Try it:
What lines in the data hold the string "metal"? Show them.

· · · · · · ·

--- src/rtl/vw_pkg.sv ---
package vw_pkg;

    typedef enum logic [1:0] {
        VW_COLD    = 2'd0,
        VW_WARMING = 2'd1,
        VW_WARM    = 2'd2
    } vw_state_e;

    typedef enum logic [1:0] {
        VW_W16  = 2'd0,
        VW_W32  = 2'd1,
        VW_W64  = 2'd2,
        VW_WRSV = 2'd3
    } vw_width_e;

    typedef enum logic {
        VW_SEL_32UP   = 1'b0,
        VW_SEL_64ONLY = 1'b1
    } vw_sel_e;

    typedef struct packed {
        logic valid;
        logic wide;
    } vw_req_t;

    // Reserved code is treated conservatively as the widest class.
    function automatic logic vw_is_wide(vw_width_e w, vw_sel_e s);
        logic r;
        case (w)
            VW_W16:  r = 1'b0;
            VW_W32:  r = (s == VW_SEL_32UP);
            VW_W64:  r = 1'b1;
            default: r = 1'b1;
        endcase
        return r;
    endfunction

endpackage

--- src/rtl/vw_classify.sv ---
module vw_classify
    import vw_pkg::*;
(
    input  logic       valid,
    input  logic [1:0] width,
    input  logic       cfg,
    output vw_req_t    req
);
    always_comb begin
        req.valid = valid;
        req.wide  = valid && vw_is_wide(vw_width_e'(width), vw_sel_e'(cfg));
    end

    // a 16-byte request is never classed wide
    always_comb begin
        if (valid && (width == 2'd0))
            a_r2_narrow_code: assert (!req.wide);
    end
endmodule

--- src/rtl/vw_timer.sv ---
module vw_timer #(
    parameter int unsigned LIMIT = 16
) (
    input  logic clk,
    input  logic rst,
    input  logic clear,
    input  logic step,
    output logic done
);
    localparam int unsigned CW = (LIMIT < 2) ? 1 : $clog2(LIMIT + 1);
    localparam logic [CW-1:0] LAST = CW'(LIMIT - 1);

    logic [CW-1:0] cnt;

    assign done = (cnt == LAST);

    always_ff @(posedge clk) begin
        if (rst || clear)
            cnt <= '0;
        else if (step)
            cnt <= done ? '0 : cnt + 1'b1;
    end

    // the count never passes its terminal value
    a_r5_timer_bound: assert property (@(posedge clk) disable iff (rst)
        cnt <= LAST);
endmodule

--- src/rtl/vw_fsm.sv ---
module vw_fsm
    import vw_pkg::*;
(
    input  logic      clk,
    input  logic      rst,
    input  vw_req_t   req,
    input  logic      warm_done,
    input  logic      idle_done,
    output logic      grant,
    output logic      stall,
    output vw_state_e state,
    output logic      warm_step,
    output logic      warm_clear,
    output logic      idle_step,
    output logic      idle_clear
);
    vw_state_e state_nx;
    logic      prev_wg;
    logic      throttled;
    logic      wide_gnt;

    assign throttled = (state != VW_WARM);

    always_comb begin
        grant    = req.valid && (!req.wide || !throttled || !prev_wg);
        stall    = req.valid && !grant;
        wide_gnt = req.wide && grant;
    end

    always_comb begin
        warm_step  = ((state == VW_COLD) && req.wide) || (state == VW_WARMING);
        warm_clear = !warm_step;
        idle_step  = (state == VW_WARM) && !req.wide;
        idle_clear = !idle_step;
    end

    always_comb begin
        state_nx = state;
        case (state)
            VW_COLD:    if (req.wide) state_nx = warm_done ? VW_WARM : VW_WARMING;
            VW_WARMING: if (warm_done) state_nx = VW_WARM;
            VW_WARM:    if (idle_step && idle_done) state_nx = VW_COLD;
            default:    state_nx = VW_COLD;
        endcase
    end

    always_ff @(posedge clk) begin
        if (rst) begin
            state   <= VW_COLD;
            prev_wg <= 1'b0;
        end else begin
            state   <= state_nx;
            prev_wg <= wide_gnt;
        end
    end

    a_r1_narrow_pass: assert property (@(posedge clk) disable iff (rst)
        (req.valid && !req.wide) |-> (grant && !stall));

    a_r3_cold_enter: assert property (@(posedge clk) disable iff (rst)
        (state == VW_COLD && req.wide) |=> (state != VW_COLD));

    a_r4_half_rate: assert property (@(posedge clk) disable iff (rst)
        (wide_gnt && state != VW_WARM) |=> !(wide_gnt && state != VW_WARM));

    a_r6_warm_full: assert property (@(posedge clk) disable iff (rst)
        (state == VW_WARM && req.valid) |-> grant);

    a_r9_exclusive: assert property (@(posedge clk) disable iff (rst)
        !(grant && stall) && (req.valid || (!grant && !stall)));

    a_r3_legal_state: assert property (@(posedge clk) disable iff (rst)
        state != 2'd3);
endmodule

--- src/rtl/vwarm_throttle.sv ---
module vwarm_throttle
    import vw_pkg::*;
#(
    parameter int unsigned WARM_CYCLES = 56000,
    parameter int unsigned IDLE_CYCLES = 2700000
) (
    input  logic       clk,
    input  logic       rst,
    input  logic       req_valid,
    input  logic [1:0] req_width,
    input  logic       wide_cfg,
    output logic       grant,
    output logic       stall,
    output logic [1:0] vec_state
);
    vw_req_t   req;
    vw_state_e st;
    logic warm_step, warm_clear, warm_done;
    logic idle_step, idle_clear, idle_done;

    vw_classify u_cls (
        .valid (req_valid),
        .width (req_width),
        .cfg   (wide_cfg),
        .req   (req)
    );

    vw_timer #(.LIMIT(WARM_CYCLES)) u_warm (
        .clk   (clk),
        .rst   (rst),
        .clear (warm_clear),
        .step  (warm_step),
        .done  (warm_done)
    );

    vw_timer #(.LIMIT(IDLE_CYCLES)) u_idle (
        .clk   (clk),
        .rst   (rst),
        .clear (idle_clear),
        .step  (idle_step),
        .done  (idle_done)
    );

    vw_fsm u_fsm (
        .clk        (clk),
        .rst        (rst),
        .req        (req),
        .warm_done  (warm_done),
        .idle_done  (idle_done),
        .grant      (grant),
        .stall      (stall),
        .state      (st),
        .warm_step  (warm_step),
        .warm_clear (warm_clear),
        .idle_step  (idle_step),
        .idle_clear (idle_clear)
    );

    assign vec_state = st;
endmodule
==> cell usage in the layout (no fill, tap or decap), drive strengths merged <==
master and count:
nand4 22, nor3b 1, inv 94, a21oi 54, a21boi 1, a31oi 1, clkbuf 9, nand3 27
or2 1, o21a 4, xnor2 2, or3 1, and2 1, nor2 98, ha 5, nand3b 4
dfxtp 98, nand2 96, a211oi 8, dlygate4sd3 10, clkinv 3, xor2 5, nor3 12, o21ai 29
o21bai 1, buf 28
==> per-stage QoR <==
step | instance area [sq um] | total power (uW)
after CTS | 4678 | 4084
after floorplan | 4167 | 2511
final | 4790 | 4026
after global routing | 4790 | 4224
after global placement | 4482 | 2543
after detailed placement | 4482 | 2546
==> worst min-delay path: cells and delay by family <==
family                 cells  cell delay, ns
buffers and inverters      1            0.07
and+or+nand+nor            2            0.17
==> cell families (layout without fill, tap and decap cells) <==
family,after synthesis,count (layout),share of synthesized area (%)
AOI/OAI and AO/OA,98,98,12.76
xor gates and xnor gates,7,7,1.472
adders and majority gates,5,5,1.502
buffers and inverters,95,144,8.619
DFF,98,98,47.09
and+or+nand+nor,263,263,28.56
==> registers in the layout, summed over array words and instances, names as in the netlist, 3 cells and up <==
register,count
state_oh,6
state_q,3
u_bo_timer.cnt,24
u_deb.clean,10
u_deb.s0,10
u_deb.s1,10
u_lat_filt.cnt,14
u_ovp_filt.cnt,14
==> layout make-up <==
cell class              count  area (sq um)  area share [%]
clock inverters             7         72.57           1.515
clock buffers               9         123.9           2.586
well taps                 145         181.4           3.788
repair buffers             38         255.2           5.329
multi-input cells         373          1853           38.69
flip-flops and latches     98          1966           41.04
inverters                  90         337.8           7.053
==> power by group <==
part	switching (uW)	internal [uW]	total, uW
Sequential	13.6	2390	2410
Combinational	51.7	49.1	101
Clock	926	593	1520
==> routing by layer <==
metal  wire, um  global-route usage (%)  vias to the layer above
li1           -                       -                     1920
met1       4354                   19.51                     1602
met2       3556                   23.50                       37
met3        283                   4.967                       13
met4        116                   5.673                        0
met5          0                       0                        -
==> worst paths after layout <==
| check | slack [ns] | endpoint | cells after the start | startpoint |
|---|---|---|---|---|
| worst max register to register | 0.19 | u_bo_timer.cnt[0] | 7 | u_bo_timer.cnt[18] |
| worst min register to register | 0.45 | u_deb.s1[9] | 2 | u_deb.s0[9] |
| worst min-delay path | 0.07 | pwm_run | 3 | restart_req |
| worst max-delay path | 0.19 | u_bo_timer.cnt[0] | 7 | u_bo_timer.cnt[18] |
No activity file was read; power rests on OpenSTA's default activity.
===== src/rtl/i2c_rxq_pkg.sv =====
package i2c_rxq_pkg;

    localparam int RXQ_DEPTH  = 8;
    localparam int RXQ_DATA_W = 8;
    localparam int RXQ_TH_W   = 4;
    localparam int RXQ_CNT_W  = $clog2(RXQ_DEPTH + 1);

    // Transfer state kept between an address match and the end of transfer
    typedef enum logic [1:0] {
        SES_IDLE  = 2'd0,
        SES_OPEN  = 2'd1,
        SES_BLOCK = 2'd2
    } ses_e;

    // Response decision handed back to the bit engine
    typedef struct packed {
        logic addr_ack;
        logic byte_ack;
    } resp_t;

    // Flag bundle
    typedef struct packed {
        logic thr;
        logic ovf;
        logic irq;
    } flags_t;

    function automatic logic level_reached(input logic [RXQ_CNT_W-1:0] lvl,
                                           input logic [RXQ_TH_W-1:0]  th);
        return ({{(RXQ_TH_W > RXQ_CNT_W ? RXQ_TH_W - RXQ_CNT_W : 0){1'b0}}, lvl} >= th);
    endfunction

endpackage
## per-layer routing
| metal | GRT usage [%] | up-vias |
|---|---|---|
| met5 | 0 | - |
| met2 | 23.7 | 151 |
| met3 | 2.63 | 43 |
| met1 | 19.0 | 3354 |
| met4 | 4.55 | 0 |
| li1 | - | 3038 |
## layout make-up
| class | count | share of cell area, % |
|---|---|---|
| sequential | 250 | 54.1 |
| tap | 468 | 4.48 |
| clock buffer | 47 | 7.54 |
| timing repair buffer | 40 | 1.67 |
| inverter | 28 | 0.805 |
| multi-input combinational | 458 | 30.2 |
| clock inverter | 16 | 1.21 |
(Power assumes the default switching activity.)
--- config.mk ---
export PLATFORM = sky130hd
export DESIGN_NAME = trap_eval
export DESIGN_NICKNAME = d
export VERILOG_FILES = /design/src/rtl/trap_eval.sv
export SDC_FILE = /design/constraint.sdc
export NUM_CORES = 1
export LEC_CHECK = 0
export ABC_AREA = 1
export BUFFER_PORTS_ARGS = -buffer_cell sky130_fd_sc_hd__buf_2
export CAP_MARGIN = 20
export CORE_MARGIN = 2
export CORE_UTILIZATION = 45
export CTS_CLUSTER_SIZE = 20
export DETAILED_ROUTE_END_ITERATION = 10
export GPL_ROUTABILITY_DRIVEN = 0
export GPL_TIMING_DRIVEN = 0
export PLACE_DENSITY_LB_ADDON = 0.12
export REMOVE_ABC_BUFFERS = 1
export SYNTH_ARGS = -nofsm -noshare
export SYNTH_HDL_FRONTEND = slang
export SYNTH_SLANG_ARGS = --single-unit
export TNS_END_PERCENT = 20
--- constraint.sdc ---
create_clock -name clk -period 1.4 [get_ports clk]
set_input_delay 0.07 -clock clk [delete_from_list [all_inputs] [get_ports clk]]
set_output_delay 0.07 -clock clk [all_outputs]
set_load 0.005 [all_outputs]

· · · · · · ·

Answer area:
metal  wire, um  global-route usage (%)  vias to the layer above
| metal | GRT usage [%] | up-vias |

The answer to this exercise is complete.